* **Exercise instructions**
Your response should consist of every entry, unchanged.

Collected data entries:
+ + + + +

===== src/rtl/ipd_stage.sv =====
// Inst pre-decode stage: holds the IF bundle, captures the RAM word across
// ID stalls and forwards it with pre-decode flags.
module ipd_stage
  import ipd_stage_pkg::*;
#(
  parameter logic [63:0] RESET_PC_BUS = 64'h0,
  parameter logic [5:0]  BR_OP_LO     = 6'h13,
  parameter logic [5:0]  BR_OP_HI     = 6'h1B
) (
  input  logic                        clk,
  input  logic                        reset,
  input  logic [IF_TO_IPD_BUS_WD-1:0] IF_to_IPD_bus,
  input  logic                        IF_to_IPD_valid,
  output logic                        IPD_allow_in,
  input  logic [31:0]                 inst_ram_rdata,
  input  logic                        br_taken_cancel,
  input  logic                        ID_allow_in,
  output logic                        IPD_to_ID_valid,
  output logic [IPD_TO_ID_BUS_WD-1:0] IPD_to_ID_bus
);
  logic        ipd_valid, first_cycle, inst_buf_valid;
  logic [63:0] pc_bundle;
  logic [31:0] inst_buf, inst_raw, inst_masked;
  logic [7:0]  pd_flags;
  logic        ready_go, capture;
  ipd_to_id_t  out_bus;

  assign ready_go        = ipd_valid;
  // A redirect always frees the slot so the branch target can enter at once.
  assign IPD_allow_in    = ~ipd_valid | (ready_go & ID_allow_in) | br_taken_cancel;
  assign capture         = IPD_allow_in & IF_to_IPD_valid;
  assign IPD_to_ID_valid = ipd_valid & ~br_taken_cancel;

  always_ff @(posedge clk) begin
    if (reset) begin
      ipd_valid      <= 1'b0;
      pc_bundle      <= RESET_PC_BUS;
      first_cycle    <= 1'b0;
      inst_buf       <= 32'h0;
      inst_buf_valid <= 1'b0;
    end else if (capture) begin
      pc_bundle      <= IF_to_IPD_bus;
      ipd_valid      <= 1'b1;
      first_cycle    <= 1'b1;
      inst_buf_valid <= 1'b0;
    end else begin
      first_cycle <= 1'b0;
      if (IPD_allow_in) begin
        ipd_valid      <= 1'b0;
        inst_buf_valid <= 1'b0;
      end else if (ipd_valid & first_cycle & ~ID_allow_in) begin
        // RAM data is only guaranteed on the first held cycle; keep a copy.
        inst_buf       <= inst_ram_rdata;
        inst_buf_valid <= 1'b1;
      end
    end
  end

  assign inst_raw = inst_buf_valid ? inst_buf : inst_ram_rdata;

  ipd_predecode #(.BR_OP_LO(BR_OP_LO), .BR_OP_HI(BR_OP_HI)) u_predecode (
    .inst        (inst_raw),
    .inst_pc     (pc_bundle[31:0]),
    .inst_masked (inst_masked),
    .pd_flags    (pd_flags)
  );

  always_comb begin
    out_bus.pred_pc  = pc_bundle[63:32];
    out_bus.inst_pc  = pc_bundle[31:0];
    out_bus.inst     = inst_masked;
    out_bus.pd_flags = pd_flags;
  end

  assign IPD_to_ID_bus = out_bus;
endmodule


===== config.mk =====
export PLATFORM = sky130hd
export DESIGN_NAME = ipd_stage
export DESIGN_NICKNAME = d
export VERILOG_FILES = /design/src/rtl/ipd_stage_pkg.sv /design/src/rtl/ipd_predecode.sv /design/src/rtl/ipd_stage.sv
export SDC_FILE = /design/constraint.sdc
export NUM_CORES = 1
export LEC_CHECK = 0
export CORE_UTILIZATION = 60
export CTS_CLUSTER_DIAMETER = 50
export DETAILED_ROUTE_END_ITERATION = 7
export DONT_BUFFER_PORTS = 1
export PLACE_DENSITY = 0.76
export SYNTH_ARGS = -nofsm -noshare
export SYNTH_HDL_FRONTEND = slang
export SYNTH_SLANG_ARGS = --single-unit

===== constraint.sdc =====
create_clock -name clk -period 1.95 [get_ports clk]
set_clock_uncertainty 0.2 [all_clocks]
set_input_delay 0.39 -clock clk [delete_from_list [all_inputs] [get_ports clk]]
set_output_delay 0.39 -clock clk [all_outputs]
set_load 0.05 [all_outputs]
===== config.mk =====
export PLATFORM = sky130hd
export DESIGN_NAME = key_num_ctrl
export DESIGN_NICKNAME = d
export VERILOG_FILES = /design/src/rtl/seg_pkg.sv /design/src/rtl/key_debounce.sv /design/src/rtl/key_num_ctrl.sv
export SDC_FILE = /design/constraint.sdc
export NUM_CORES = 1
export LEC_CHECK = 0
export ABC_AREA = 0
export CAP_MARGIN = 0
export CORE_ASPECT_RATIO = 0.75
export CORE_UTILIZATION = 60
export DETAILED_ROUTE_END_ITERATION = 7
export GPL_TIMING_DRIVEN = 0
export PLACE_DENSITY = 0.76
export SLEW_MARGIN = 20
export SYNTH_ARGS = -nofsm -noshare
export SYNTH_HDL_FRONTEND = slang
export SYNTH_SLANG_ARGS = --single-unit

===== constraint.sdc =====
create_clock -name clk -period 2.8 [get_ports clk]
set_clock_uncertainty 0.05 [all_clocks]
set_input_delay 0.28 -clock clk [delete_from_list [all_inputs] [get_ports clk]]
set_output_delay 0.28 -clock clk [all_outputs]
set_load 0.05 [all_outputs]

===== src/rtl/seg_pkg.sv =====
// Shared types and constants for the key input and seven-segment display path.
package seg_pkg;

    localparam int NUM_W = 8;

    typedef enum logic [1:0] {
        S_IDLE,
        S_DN_CHK,
        S_HELD,
        S_UP_CHK
    } deb_state_t;

    // Segment patterns {g,f,e,d,c,b,a}, active-high, indexed by hex digit 0..F.
    localparam logic [15:0][6:0] SEG_DIGITS = {
        7'h71, 7'h79, 7'h5E, 7'h39, 7'h7C, 7'h77, 7'h6F, 7'h7F,
        7'h07, 7'h7D, 7'h6D, 7'h66, 7'h4F, 7'h5B, 7'h06, 7'h3F
    };

endpackage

+ + + + +

* **Expected output**
===== src/rtl/ipd_stage.sv =====
// Inst pre-decode stage: holds the IF bundle, captures the RAM word across
// ID stalls and forwards it with pre-decode flags.
module ipd_stage
  import ipd_stage_pkg::*;
#(
  parameter logic [63:0] RESET_PC_BUS = 64'h0,
  parameter logic [5:0]  BR_OP_LO     = 6'h13,
  parameter logic [5:0]  BR_OP_HI     = 6'h1B
) (
  input  logic                        clk,
  input  logic                        reset,
  input  logic [IF_TO_IPD_BUS_WD-1:0] IF_to_IPD_bus,
  input  logic                        IF_to_IPD_valid,
  output logic                        IPD_allow_in,
  input  logic [31:0]                 inst_ram_rdata,
  input  logic                        br_taken_cancel,
  input  logic                        ID_allow_in,
  output logic                        IPD_to_ID_valid,
  output logic [IPD_TO_ID_BUS_WD-1:0] IPD_to_ID_bus
);
  logic        ipd_valid, first_cycle, inst_buf_valid;
  logic [63:0] pc_bundle;
  logic [31:0] inst_buf, inst_raw, inst_masked;
  logic [7:0]  pd_flags;
  logic        ready_go, capture;
  ipd_to_id_t  out_bus;

  assign ready_go        = ipd_valid;
  // A redirect always frees the slot so the branch target can enter at once.
  assign IPD_allow_in    = ~ipd_valid | (ready_go & ID_allow_in) | br_taken_cancel;
  assign capture         = IPD_allow_in & IF_to_IPD_valid;
  assign IPD_to_ID_valid = ipd_valid & ~br_taken_cancel;

  always_ff @(posedge clk) begin
    if (reset) begin
      ipd_valid      <= 1'b0;
      pc_bundle      <= RESET_PC_BUS;
      first_cycle    <= 1'b0;
      inst_buf       <= 32'h0;
      inst_buf_valid <= 1'b0;
    end else if (capture) begin
      pc_bundle      <= IF_to_IPD_bus;
      ipd_valid      <= 1'b1;
      first_cycle    <= 1'b1;
      inst_buf_valid <= 1'b0;
    end else begin
      first_cycle <= 1'b0;
      if (IPD_allow_in) begin
        ipd_valid      <= 1'b0;
        inst_buf_valid <= 1'b0;
      end else if (ipd_valid & first_cycle & ~ID_allow_in) begin
        // RAM data is only guaranteed on the first held cycle; keep a copy.
        inst_buf       <= inst_ram_rdata;
        inst_buf_valid <= 1'b1;
      end
    end
  end

  assign inst_raw = inst_buf_valid ? inst_buf : inst_ram_rdata;

  ipd_predecode #(.BR_OP_LO(BR_OP_LO), .BR_OP_HI(BR_OP_HI)) u_predecode (
    .inst        (inst_raw),
    .inst_pc     (pc_bundle[31:0]),
    .inst_masked (inst_masked),
    .pd_flags    (pd_flags)
  );

  always_comb begin
    out_bus.pred_pc  = pc_bundle[63:32];
    out_bus.inst_pc  = pc_bundle[31:0];
    out_bus.inst     = inst_masked;
    out_bus.pd_flags = pd_flags;
  end

  assign IPD_to_ID_bus = out_bus;
endmodule


===== config.mk =====
export PLATFORM = sky130hd
export DESIGN_NAME = ipd_stage
export DESIGN_NICKNAME = d
export VERILOG_FILES = /design/src/rtl/ipd_stage_pkg.sv /design/src/rtl/ipd_predecode.sv /design/src/rtl/ipd_stage.sv
export SDC_FILE = /design/constraint.sdc
export NUM_CORES = 1
export LEC_CHECK = 0
export CORE_UTILIZATION = 60
export CTS_CLUSTER_DIAMETER = 50
export DETAILED_ROUTE_END_ITERATION = 7
export DONT_BUFFER_PORTS = 1
export PLACE_DENSITY = 0.76
export SYNTH_ARGS = -nofsm -noshare
export SYNTH_HDL_FRONTEND = slang
export SYNTH_SLANG_ARGS = --single-unit

===== constraint.sdc =====
create_clock -name clk -period 1.95 [get_ports clk]
set_clock_uncertainty 0.2 [all_clocks]
set_input_delay 0.39 -clock clk [delete_from_list [all_inputs] [get_ports clk]]
set_output_delay 0.39 -clock clk [all_outputs]
set_load 0.05 [all_outputs]
===== config.mk =====
export PLATFORM = sky130hd
export DESIGN_NAME = key_num_ctrl
export DESIGN_NICKNAME = d
export VERILOG_FILES = /design/src/rtl/seg_pkg.sv /design/src/rtl/key_debounce.sv /design/src/rtl/key_num_ctrl.sv
export SDC_FILE = /design/constraint.sdc
export NUM_CORES = 1
export LEC_CHECK = 0
export ABC_AREA = 0
export CAP_MARGIN = 0
export CORE_ASPECT_RATIO = 0.75
export CORE_UTILIZATION = 60
export DETAILED_ROUTE_END_ITERATION = 7
export GPL_TIMING_DRIVEN = 0
export PLACE_DENSITY = 0.76
export SLEW_MARGIN = 20
export SYNTH_ARGS = -nofsm -noshare
export SYNTH_HDL_FRONTEND = slang
export SYNTH_SLANG_ARGS = --single-unit

===== constraint.sdc =====
create_clock -name clk -period 2.8 [get_ports clk]
set_clock_uncertainty 0.05 [all_clocks]
set_input_delay 0.28 -clock clk [delete_from_list [all_inputs] [get_ports clk]]
set_output_delay 0.28 -clock clk [all_outputs]
set_load 0.05 [all_outputs]

===== src/rtl/seg_pkg.sv =====
// Shared types and constants for the key input and seven-segment display path.
package seg_pkg;

    localparam int NUM_W = 8;

    typedef enum logic [1:0] {
        S_IDLE,
        S_DN_CHK,
        S_HELD,
        S_UP_CHK
    } deb_state_t;

    // Segment patterns {g,f,e,d,c,b,a}, active-high, indexed by hex digit 0..F.
    localparam logic [15:0][6:0] SEG_DIGITS = {
        7'h71, 7'h79, 7'h5E, 7'h39, 7'h7C, 7'h77, 7'h6F, 7'h7F,
        7'h07, 7'h7D, 7'h6D, 7'h66, 7'h4F, 7'h5B, 7'h06, 7'h3F
    };

endpackage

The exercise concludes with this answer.